> Action item: Pick out the lines in the listing below that contain the word "equivalence" and copy them.

> Material provided:
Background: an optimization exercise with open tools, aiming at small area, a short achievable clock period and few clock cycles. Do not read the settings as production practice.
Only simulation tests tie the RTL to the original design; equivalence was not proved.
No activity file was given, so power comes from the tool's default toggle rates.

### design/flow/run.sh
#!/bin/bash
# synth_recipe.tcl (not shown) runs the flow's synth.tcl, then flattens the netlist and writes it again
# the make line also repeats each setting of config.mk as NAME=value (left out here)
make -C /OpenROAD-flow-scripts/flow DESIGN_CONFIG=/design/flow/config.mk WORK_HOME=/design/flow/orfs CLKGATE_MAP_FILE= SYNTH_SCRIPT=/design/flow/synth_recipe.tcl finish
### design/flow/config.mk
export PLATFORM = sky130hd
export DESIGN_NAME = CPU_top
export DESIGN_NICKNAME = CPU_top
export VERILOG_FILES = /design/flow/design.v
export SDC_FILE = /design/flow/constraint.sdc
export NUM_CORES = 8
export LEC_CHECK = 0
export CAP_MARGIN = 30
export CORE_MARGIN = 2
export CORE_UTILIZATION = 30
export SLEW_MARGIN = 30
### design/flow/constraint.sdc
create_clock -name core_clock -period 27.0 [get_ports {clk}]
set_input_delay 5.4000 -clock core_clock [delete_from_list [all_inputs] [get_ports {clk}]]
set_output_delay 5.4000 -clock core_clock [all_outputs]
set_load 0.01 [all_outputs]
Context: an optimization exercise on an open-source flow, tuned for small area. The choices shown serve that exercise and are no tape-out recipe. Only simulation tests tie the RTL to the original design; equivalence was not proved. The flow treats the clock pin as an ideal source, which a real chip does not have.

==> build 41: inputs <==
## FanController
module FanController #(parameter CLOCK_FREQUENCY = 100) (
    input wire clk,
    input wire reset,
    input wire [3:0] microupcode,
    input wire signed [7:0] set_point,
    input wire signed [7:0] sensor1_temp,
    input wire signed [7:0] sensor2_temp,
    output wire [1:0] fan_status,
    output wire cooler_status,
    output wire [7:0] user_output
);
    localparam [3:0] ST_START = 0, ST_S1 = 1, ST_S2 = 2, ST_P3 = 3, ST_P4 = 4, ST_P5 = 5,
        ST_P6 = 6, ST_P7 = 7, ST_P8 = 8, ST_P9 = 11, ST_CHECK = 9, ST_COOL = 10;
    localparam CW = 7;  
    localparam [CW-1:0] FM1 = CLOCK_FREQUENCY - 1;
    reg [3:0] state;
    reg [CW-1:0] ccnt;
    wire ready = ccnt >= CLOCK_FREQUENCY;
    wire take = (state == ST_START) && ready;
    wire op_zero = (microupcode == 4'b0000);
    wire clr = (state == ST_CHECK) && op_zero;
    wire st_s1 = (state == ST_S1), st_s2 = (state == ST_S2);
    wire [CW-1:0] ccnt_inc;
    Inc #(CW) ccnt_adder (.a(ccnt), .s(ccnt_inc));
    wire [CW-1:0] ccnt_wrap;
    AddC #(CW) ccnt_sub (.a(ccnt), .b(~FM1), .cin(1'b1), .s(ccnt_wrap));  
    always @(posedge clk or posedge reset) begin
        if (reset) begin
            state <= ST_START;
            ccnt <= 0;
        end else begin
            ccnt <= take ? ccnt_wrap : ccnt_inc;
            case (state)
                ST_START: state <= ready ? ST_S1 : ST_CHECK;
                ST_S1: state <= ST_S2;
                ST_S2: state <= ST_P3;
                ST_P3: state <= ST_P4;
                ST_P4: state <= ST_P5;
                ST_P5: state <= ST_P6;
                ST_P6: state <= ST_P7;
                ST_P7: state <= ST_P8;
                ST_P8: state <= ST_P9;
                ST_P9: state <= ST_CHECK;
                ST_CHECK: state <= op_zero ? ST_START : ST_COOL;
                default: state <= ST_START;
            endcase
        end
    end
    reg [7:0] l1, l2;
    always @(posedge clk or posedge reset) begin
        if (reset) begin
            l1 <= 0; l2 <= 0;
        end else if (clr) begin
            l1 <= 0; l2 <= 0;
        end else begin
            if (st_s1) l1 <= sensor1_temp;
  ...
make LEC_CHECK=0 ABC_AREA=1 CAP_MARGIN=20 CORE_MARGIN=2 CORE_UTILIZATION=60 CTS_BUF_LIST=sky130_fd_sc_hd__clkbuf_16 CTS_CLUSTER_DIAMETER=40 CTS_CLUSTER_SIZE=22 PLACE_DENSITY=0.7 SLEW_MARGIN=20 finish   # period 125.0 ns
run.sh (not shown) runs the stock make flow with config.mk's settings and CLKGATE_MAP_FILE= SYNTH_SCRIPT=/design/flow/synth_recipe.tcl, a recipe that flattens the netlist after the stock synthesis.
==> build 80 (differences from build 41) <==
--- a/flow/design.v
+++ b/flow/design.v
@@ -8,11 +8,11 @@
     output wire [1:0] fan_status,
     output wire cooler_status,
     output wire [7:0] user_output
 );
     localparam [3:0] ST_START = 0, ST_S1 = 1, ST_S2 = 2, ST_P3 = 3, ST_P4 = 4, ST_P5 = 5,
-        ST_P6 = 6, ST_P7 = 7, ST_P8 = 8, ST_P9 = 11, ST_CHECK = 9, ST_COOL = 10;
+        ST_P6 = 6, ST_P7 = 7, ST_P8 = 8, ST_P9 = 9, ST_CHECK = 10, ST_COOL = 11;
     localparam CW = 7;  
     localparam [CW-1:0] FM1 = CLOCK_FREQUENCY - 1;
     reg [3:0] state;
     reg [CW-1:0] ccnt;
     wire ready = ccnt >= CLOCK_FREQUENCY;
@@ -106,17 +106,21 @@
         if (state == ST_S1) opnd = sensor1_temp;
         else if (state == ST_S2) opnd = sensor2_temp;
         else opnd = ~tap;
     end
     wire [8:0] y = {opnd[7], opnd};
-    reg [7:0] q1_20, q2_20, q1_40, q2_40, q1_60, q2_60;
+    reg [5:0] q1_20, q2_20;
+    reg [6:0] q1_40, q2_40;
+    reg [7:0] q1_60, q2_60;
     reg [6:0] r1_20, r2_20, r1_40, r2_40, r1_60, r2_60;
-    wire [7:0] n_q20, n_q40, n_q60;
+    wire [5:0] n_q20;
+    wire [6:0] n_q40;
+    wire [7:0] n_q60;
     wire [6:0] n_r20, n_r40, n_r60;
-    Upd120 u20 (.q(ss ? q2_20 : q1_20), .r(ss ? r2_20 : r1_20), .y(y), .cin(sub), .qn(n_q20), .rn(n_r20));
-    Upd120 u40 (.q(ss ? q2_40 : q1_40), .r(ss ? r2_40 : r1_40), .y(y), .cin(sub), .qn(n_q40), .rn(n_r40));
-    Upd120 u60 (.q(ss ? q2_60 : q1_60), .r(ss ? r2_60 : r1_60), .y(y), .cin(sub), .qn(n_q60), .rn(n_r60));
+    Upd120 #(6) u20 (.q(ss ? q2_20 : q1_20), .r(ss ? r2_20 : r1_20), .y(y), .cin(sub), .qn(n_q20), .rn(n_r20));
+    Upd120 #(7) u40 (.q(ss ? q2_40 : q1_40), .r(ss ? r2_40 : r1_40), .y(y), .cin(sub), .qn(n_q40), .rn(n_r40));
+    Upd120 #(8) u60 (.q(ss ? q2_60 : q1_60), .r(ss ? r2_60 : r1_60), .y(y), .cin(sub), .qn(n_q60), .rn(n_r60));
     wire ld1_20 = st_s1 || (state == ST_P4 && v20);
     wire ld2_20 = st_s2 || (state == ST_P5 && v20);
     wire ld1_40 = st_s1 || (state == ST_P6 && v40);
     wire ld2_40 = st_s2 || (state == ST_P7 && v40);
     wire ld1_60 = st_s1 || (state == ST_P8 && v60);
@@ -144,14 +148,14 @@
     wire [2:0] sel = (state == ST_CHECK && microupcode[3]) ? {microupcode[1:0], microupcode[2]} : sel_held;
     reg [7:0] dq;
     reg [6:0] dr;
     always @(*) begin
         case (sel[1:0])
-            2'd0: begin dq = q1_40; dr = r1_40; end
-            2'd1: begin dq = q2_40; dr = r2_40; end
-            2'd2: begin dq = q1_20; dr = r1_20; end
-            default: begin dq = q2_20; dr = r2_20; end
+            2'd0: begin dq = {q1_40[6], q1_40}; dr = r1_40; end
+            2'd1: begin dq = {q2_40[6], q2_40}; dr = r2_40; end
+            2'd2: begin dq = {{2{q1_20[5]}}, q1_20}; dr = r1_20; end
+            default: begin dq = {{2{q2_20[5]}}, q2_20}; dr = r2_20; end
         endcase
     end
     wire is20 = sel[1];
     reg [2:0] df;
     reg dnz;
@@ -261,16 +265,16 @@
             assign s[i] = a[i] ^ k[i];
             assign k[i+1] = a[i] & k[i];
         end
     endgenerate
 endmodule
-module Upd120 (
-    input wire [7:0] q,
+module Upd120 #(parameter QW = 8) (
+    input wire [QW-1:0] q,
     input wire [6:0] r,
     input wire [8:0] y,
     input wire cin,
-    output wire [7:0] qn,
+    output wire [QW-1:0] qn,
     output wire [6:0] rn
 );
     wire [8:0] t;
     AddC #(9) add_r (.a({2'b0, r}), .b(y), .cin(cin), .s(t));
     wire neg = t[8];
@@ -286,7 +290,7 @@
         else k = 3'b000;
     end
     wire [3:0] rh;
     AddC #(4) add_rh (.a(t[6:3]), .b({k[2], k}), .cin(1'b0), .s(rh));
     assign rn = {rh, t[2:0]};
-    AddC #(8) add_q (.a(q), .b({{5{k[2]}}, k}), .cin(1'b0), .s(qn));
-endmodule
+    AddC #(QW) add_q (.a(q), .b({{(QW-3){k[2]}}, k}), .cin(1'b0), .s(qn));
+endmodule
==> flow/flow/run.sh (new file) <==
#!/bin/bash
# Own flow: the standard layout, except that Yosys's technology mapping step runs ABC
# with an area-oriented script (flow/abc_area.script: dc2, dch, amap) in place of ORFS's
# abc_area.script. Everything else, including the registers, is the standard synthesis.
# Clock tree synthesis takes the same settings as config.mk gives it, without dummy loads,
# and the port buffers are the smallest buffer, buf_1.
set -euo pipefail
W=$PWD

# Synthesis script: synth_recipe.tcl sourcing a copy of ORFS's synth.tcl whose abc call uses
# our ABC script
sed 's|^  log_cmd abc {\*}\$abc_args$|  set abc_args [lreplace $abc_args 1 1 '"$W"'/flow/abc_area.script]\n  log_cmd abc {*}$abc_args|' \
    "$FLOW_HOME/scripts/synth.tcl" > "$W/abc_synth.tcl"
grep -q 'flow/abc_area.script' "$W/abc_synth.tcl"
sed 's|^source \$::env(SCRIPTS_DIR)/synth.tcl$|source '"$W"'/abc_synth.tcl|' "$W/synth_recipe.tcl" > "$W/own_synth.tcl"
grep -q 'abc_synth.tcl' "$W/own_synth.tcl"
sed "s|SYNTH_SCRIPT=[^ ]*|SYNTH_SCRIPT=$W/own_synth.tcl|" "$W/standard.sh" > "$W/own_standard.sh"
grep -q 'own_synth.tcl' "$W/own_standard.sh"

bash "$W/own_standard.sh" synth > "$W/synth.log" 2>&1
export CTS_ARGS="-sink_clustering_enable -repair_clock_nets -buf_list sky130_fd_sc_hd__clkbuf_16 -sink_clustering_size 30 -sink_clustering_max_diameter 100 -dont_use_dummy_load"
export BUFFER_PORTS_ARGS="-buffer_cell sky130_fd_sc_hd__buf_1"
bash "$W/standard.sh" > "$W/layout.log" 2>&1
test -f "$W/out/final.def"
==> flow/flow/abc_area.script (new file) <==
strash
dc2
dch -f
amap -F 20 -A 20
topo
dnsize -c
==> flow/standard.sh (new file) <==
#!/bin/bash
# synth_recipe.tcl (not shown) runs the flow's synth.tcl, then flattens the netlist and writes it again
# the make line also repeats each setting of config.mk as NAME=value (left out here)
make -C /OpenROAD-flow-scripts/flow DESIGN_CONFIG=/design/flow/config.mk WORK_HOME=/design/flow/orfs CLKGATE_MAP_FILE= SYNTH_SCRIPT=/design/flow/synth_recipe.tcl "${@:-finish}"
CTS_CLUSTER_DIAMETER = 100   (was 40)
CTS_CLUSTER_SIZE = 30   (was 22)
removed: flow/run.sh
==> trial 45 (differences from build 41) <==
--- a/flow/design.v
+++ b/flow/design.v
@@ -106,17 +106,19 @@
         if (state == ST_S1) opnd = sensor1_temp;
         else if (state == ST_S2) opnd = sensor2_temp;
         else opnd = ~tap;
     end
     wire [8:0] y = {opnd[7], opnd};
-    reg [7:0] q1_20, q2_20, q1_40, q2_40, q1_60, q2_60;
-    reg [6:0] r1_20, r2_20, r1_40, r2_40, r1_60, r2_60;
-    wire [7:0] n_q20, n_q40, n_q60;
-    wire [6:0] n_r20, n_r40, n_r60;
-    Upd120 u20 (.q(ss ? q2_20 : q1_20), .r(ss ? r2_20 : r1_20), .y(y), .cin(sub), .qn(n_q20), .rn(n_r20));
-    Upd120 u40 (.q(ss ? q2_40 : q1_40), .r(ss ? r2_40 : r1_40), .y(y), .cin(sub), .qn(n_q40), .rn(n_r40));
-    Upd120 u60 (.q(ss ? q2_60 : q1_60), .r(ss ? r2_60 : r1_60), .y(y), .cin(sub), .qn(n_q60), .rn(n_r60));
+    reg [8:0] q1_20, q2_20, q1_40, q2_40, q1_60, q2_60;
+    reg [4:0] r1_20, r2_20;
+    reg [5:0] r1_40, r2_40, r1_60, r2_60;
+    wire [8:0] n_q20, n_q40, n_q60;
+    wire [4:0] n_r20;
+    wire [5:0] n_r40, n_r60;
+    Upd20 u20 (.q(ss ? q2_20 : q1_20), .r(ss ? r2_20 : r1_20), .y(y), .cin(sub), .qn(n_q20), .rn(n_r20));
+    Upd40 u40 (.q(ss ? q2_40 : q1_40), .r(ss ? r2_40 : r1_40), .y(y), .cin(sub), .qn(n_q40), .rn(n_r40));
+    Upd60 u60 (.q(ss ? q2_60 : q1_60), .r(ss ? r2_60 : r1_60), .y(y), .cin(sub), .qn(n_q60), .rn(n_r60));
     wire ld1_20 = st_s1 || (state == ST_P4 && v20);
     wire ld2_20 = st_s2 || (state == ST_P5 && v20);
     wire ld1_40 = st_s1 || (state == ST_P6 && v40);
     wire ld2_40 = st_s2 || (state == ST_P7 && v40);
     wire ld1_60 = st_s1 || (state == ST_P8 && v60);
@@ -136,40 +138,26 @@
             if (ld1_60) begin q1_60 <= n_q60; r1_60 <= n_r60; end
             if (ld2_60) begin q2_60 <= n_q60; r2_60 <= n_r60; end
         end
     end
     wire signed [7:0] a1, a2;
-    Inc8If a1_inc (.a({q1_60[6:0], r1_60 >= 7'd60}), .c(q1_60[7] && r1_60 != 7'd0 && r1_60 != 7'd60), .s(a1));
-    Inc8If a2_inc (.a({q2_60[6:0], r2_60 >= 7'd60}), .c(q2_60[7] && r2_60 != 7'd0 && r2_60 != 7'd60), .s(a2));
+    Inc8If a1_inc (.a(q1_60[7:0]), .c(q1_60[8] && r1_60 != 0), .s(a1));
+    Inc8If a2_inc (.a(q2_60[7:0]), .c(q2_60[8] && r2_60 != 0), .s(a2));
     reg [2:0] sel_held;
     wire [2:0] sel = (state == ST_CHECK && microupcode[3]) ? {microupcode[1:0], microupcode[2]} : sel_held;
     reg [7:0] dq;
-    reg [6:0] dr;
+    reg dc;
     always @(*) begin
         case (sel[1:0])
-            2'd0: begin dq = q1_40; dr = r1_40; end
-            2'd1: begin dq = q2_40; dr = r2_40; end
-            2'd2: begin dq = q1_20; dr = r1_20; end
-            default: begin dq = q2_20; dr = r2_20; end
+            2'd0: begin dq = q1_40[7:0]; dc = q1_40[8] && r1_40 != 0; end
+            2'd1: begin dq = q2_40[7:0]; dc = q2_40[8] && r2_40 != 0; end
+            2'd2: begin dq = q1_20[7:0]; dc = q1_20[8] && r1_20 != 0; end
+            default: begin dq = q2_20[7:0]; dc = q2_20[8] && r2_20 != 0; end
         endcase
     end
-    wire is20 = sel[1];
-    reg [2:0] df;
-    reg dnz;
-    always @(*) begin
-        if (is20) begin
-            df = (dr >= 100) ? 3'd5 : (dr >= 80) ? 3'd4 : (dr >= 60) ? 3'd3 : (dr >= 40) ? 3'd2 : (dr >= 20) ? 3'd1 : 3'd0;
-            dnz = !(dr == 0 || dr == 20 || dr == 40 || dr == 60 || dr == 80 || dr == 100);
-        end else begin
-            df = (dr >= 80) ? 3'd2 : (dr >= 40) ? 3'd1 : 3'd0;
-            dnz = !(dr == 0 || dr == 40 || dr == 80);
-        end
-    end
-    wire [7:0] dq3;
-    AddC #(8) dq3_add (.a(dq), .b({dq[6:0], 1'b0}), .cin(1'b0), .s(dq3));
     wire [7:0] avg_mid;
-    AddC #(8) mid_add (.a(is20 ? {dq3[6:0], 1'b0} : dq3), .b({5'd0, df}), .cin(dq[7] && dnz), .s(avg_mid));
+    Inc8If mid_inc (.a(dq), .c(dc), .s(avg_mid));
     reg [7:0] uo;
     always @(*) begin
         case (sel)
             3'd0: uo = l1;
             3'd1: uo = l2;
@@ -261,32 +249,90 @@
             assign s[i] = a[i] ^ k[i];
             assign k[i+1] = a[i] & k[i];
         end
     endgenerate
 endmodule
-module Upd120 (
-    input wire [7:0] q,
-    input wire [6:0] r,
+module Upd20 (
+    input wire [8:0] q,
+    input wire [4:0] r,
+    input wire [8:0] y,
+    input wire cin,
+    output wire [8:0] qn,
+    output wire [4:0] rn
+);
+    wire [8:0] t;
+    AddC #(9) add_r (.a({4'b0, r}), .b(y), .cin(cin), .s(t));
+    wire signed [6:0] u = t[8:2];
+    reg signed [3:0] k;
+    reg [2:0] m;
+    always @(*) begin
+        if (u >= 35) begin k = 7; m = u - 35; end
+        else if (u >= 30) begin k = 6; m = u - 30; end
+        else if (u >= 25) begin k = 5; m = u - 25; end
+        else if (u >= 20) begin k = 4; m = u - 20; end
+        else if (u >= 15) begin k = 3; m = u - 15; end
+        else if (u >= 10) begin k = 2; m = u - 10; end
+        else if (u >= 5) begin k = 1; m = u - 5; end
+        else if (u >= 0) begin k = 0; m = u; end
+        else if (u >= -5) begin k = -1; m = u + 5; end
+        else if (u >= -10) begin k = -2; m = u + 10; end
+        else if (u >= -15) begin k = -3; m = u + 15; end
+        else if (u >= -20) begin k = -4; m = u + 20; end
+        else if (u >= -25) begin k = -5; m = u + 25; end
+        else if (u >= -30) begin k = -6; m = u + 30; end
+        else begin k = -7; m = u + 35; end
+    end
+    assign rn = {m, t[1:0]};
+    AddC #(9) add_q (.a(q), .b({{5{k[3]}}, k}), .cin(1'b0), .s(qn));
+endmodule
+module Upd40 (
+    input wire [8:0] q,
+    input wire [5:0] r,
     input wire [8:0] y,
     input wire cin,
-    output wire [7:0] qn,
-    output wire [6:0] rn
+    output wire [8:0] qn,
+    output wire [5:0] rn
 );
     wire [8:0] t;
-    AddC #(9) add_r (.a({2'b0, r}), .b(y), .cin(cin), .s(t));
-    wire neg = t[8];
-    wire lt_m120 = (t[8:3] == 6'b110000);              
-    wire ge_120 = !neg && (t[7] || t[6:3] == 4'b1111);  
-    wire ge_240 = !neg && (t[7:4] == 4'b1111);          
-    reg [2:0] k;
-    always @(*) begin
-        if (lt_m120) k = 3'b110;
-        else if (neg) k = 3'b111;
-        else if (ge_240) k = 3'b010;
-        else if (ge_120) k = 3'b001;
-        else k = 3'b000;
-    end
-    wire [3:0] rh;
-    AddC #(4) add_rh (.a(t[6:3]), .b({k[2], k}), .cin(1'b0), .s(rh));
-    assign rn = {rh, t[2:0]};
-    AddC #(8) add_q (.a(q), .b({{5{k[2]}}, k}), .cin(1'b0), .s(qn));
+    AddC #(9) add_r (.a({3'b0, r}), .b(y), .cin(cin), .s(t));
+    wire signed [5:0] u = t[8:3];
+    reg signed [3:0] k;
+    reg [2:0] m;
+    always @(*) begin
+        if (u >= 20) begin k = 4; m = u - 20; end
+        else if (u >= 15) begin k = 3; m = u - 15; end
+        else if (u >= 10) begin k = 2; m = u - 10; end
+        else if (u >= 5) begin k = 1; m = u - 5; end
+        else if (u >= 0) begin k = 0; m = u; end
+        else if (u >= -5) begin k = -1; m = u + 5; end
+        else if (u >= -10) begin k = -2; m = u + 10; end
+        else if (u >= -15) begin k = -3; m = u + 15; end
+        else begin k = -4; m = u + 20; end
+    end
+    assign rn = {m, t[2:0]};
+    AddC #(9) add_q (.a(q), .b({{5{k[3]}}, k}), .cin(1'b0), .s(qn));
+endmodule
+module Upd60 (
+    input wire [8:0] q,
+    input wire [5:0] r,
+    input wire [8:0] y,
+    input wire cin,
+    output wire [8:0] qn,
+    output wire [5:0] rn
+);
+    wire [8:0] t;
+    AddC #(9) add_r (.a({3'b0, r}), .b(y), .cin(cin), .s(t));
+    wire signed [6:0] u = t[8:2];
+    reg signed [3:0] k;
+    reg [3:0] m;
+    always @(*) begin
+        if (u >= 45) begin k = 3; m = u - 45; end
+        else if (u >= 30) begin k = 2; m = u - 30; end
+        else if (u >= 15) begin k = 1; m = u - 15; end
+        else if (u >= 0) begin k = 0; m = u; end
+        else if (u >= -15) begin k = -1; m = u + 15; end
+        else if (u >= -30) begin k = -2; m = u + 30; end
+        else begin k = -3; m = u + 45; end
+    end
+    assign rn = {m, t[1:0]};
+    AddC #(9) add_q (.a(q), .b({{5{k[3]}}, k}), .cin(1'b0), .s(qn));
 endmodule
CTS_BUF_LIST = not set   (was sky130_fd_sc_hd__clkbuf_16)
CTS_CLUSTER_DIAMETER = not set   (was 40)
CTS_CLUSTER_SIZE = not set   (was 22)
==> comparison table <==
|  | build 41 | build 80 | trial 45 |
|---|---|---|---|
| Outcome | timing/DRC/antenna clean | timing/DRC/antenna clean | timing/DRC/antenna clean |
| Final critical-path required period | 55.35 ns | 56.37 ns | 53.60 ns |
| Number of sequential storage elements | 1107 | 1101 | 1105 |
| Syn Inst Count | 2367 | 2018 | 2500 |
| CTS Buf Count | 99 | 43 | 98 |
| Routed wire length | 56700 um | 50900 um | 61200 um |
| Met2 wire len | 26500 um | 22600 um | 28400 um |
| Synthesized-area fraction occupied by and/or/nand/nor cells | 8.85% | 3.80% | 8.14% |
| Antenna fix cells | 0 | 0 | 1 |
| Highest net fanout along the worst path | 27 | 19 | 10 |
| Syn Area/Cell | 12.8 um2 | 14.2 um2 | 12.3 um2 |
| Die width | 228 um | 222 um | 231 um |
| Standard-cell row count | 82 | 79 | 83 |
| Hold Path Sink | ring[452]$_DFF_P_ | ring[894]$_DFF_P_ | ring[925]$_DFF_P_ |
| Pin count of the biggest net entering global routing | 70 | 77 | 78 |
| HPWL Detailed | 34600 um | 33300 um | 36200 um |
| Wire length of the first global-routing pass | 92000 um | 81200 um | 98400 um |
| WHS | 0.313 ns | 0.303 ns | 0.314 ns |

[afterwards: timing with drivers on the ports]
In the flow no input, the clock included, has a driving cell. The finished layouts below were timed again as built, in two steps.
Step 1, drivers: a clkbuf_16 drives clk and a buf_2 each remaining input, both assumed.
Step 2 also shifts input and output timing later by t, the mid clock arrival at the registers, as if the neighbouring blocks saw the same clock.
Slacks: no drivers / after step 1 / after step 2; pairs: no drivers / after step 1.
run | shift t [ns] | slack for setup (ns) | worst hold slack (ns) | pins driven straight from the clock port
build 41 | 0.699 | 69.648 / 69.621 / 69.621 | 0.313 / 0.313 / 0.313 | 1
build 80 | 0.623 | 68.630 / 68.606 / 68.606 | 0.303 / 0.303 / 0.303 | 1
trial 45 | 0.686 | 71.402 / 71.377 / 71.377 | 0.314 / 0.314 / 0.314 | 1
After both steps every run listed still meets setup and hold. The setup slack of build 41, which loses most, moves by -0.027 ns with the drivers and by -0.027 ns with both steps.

> Answer below:
Only simulation tests tie the RTL to the original design; equivalence was not proved.
Context: an optimization exercise on an open-source flow, tuned for small area. The choices shown serve that exercise and are no tape-out recipe. Only simulation tests tie the RTL to the original design; equivalence was not proved. The flow treats the clock pin as an ideal source, which a real chip does not have.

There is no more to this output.